Saved entries:
• • • • • • •

--- src/rtl/mem_arbiter.sv ---
// Two-requester memory arbiter: instruction fetch and load/store share one
// memory port, with alternating priority on ties and a per-access timeout.
module mem_arbiter #(
  parameter int unsigned ADDR_WIDTH = 32,
  parameter int unsigned DATA_WIDTH = 32,
  parameter int unsigned TIMEOUT    = 15
) (
  input  logic                  iClk,
  input  logic                  iRstN,
  input  logic                  iFetchReq,
  input  logic [ADDR_WIDTH-1:0] iFetchAddr,
  output logic [DATA_WIDTH-1:0] oFetchData,
  output logic                  oFetchValid,
  input  logic                  iDataReq,
  input  logic                  iDataWe,
  input  logic [ADDR_WIDTH-1:0] iDataAddr,
  input  logic [DATA_WIDTH-1:0] iDataWData,
  input  logic [3:0]            iDataCtrl,
  output logic [DATA_WIDTH-1:0] oDataRData,
  output logic                  oDataValid,
  output logic                  oErr,
  output logic                  oMemReq,
  output logic                  oMemWe,
  output logic [ADDR_WIDTH-1:0] oMemAddr,
  output logic [DATA_WIDTH-1:0] oMemWData,
  output logic [3:0]            oMemCtrl,
  input  logic                  iMemReady,
  input  logic [DATA_WIDTH-1:0] iMemRData
);

  localparam int unsigned CNT_W = 8;
  localparam logic [CNT_W-1:0] WAIT_LAST = CNT_W'(TIMEOUT - 1);

  typedef enum logic [1:0] {
    S_IDLE  = 2'd0,
    S_FETCH = 2'd1,
    S_DATA  = 2'd2
  } state_e;

  state_e                state_q, state_d;
  logic                  last_data_q, last_data_d;   // 1: last grant went to data
  logic [CNT_W-1:0]      wait_cnt_q, wait_cnt_d;
  logic                  mem_req_q, mem_req_d;
  logic                  mem_we_q, mem_we_d;
  logic [ADDR_WIDTH-1:0] mem_addr_q, mem_addr_d;
  logic [DATA_WIDTH-1:0] mem_wdata_q, mem_wdata_d;
  logic [3:0]            mem_ctrl_q, mem_ctrl_d;
  logic                  fetch_valid_q, fetch_valid_d;
  logic                  data_valid_q, data_valid_d;
  logic                  err_q, err_d;
  logic [DATA_WIDTH-1:0] fetch_data_q, fetch_data_d;
  logic [DATA_WIDTH-1:0] data_rdata_q, data_rdata_d;

  logic grant_fetch, grant_data, done, abort;
  logic arb_en, arb_fetch, arb_data;

  // State register
  always_ff @(posedge iClk or negedge iRstN) begin
    if (!iRstN) begin
      state_q     <= S_IDLE;
      last_data_q <= 1'b0;
    end else begin
      state_q     <= state_d;
      last_data_q <= last_data_d;
    end
  end

  // Next state: completion/timeout detection and grant selection
  always_comb begin
    state_d     = state_q;
    last_data_d = last_data_q;
    grant_fetch = 1'b0;
    grant_data  = 1'b0;
    done        = 1'b0;
    abort       = 1'b0;
    arb_en      = 1'b0;
    arb_fetch   = 1'b0;
    arb_data    = 1'b0;
    case (state_q)
      S_IDLE: begin
        arb_en    = 1'b1;
        arb_fetch = iFetchReq;
        arb_data  = iDataReq;
      end
      S_FETCH, S_DATA: begin
        if (iMemReady) begin
          // Back-to-back: the requester just served does not compete
          done      = 1'b1;
          arb_en    = 1'b1;
          arb_fetch = iFetchReq && (state_q != S_FETCH);
          arb_data  = iDataReq && (state_q != S_DATA);
          state_d   = S_IDLE;
        end else if (wait_cnt_q == WAIT_LAST) begin
          abort   = 1'b1;
          state_d = S_IDLE;
        end
      end
      default: state_d = S_IDLE;
    endcase
    if (arb_en) begin
      if (arb_fetch && arb_data) begin
        grant_data  = !last_data_q;
        grant_fetch = last_data_q;
      end else begin
        grant_fetch = arb_fetch;
        grant_data  = arb_data;
      end
    end
    if (grant_fetch) begin
      state_d     = S_FETCH;
      last_data_d = 1'b0;
    end else if (grant_data) begin
      state_d     = S_DATA;
      last_data_d = 1'b1;
    end
  end

  // Outputs: command latch, wait counter, read data capture and pulses
  always_comb begin
    wait_cnt_d    = wait_cnt_q;
    mem_req_d     = (state_d != S_IDLE);
    mem_we_d      = mem_we_q;
    mem_addr_d    = mem_addr_q;
    mem_wdata_d   = mem_wdata_q;
    mem_ctrl_d    = mem_ctrl_q;
    fetch_valid_d = 1'b0;
    data_valid_d  = 1'b0;
    err_d         = 1'b0;
    fetch_data_d  = fetch_data_q;
    data_rdata_d  = data_rdata_q;
    if ((state_q != S_IDLE) && !iMemReady) begin
      wait_cnt_d = wait_cnt_q + CNT_W'(1);
    end
    if (done || abort) begin
      err_d = abort;
      if (state_q == S_FETCH) begin
        fetch_valid_d = 1'b1;
        fetch_data_d  = abort ? '0 : iMemRData;
      end else begin
        data_valid_d = 1'b1;
        if (abort) begin
          data_rdata_d = '0;
        end else if (!mem_we_q) begin
          data_rdata_d = iMemRData;
        end
      end
    end
    if (grant_fetch) begin
      wait_cnt_d  = '0;
      mem_we_d    = 1'b0;
      mem_addr_d  = iFetchAddr;
      mem_wdata_d = '0;
      mem_ctrl_d  = 4'd0;
    end else if (grant_data) begin
      wait_cnt_d  = '0;
      mem_we_d    = iDataWe;
      mem_addr_d  = iDataAddr;
      mem_wdata_d = iDataWData;
      mem_ctrl_d  = iDataCtrl;
    end
  end

  // Datapath and output registers
  always_ff @(posedge iClk or negedge iRstN) begin
    if (!iRstN) begin
      wait_cnt_q    <= '0;
      mem_req_q     <= 1'b0;
      mem_we_q      <= 1'b0;
      mem_addr_q    <= '0;
      mem_wdata_q   <= '0;
      mem_ctrl_q    <= 4'd0;
      fetch_valid_q <= 1'b0;
      data_valid_q  <= 1'b0;
      err_q         <= 1'b0;
      fetch_data_q  <= '0;
      data_rdata_q  <= '0;
    end else begin
      wait_cnt_q    <= wait_cnt_d;
      mem_req_q     <= mem_req_d;
      mem_we_q      <= mem_we_d;
      mem_addr_q    <= mem_addr_d;
      mem_wdata_q   <= mem_wdata_d;
      mem_ctrl_q    <= mem_ctrl_d;
      fetch_valid_q <= fetch_valid_d;
      data_valid_q  <= data_valid_d;
      err_q         <= err_d;
      fetch_data_q  <= fetch_data_d;
      data_rdata_q  <= data_rdata_d;
    end
  end

  assign oMemReq     = mem_req_q;
  assign oMemWe      = mem_we_q;
  assign oMemAddr    = mem_addr_q;
  assign oMemWData   = mem_wdata_q;
  assign oMemCtrl    = mem_ctrl_q;
  assign oFetchValid = fetch_valid_q;
  assign oDataValid  = data_valid_q;
  assign oErr        = err_q;
  assign oFetchData  = fetch_data_q;
  assign oDataRData  = data_rdata_q;

endmodule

• • • • • • •

Try it:
Each line above that includes the word "memory" is to be copied.

Expected answer:
// Two-requester memory arbiter: instruction fetch and load/store share one
// memory port, with alternating priority on ties and a per-access timeout.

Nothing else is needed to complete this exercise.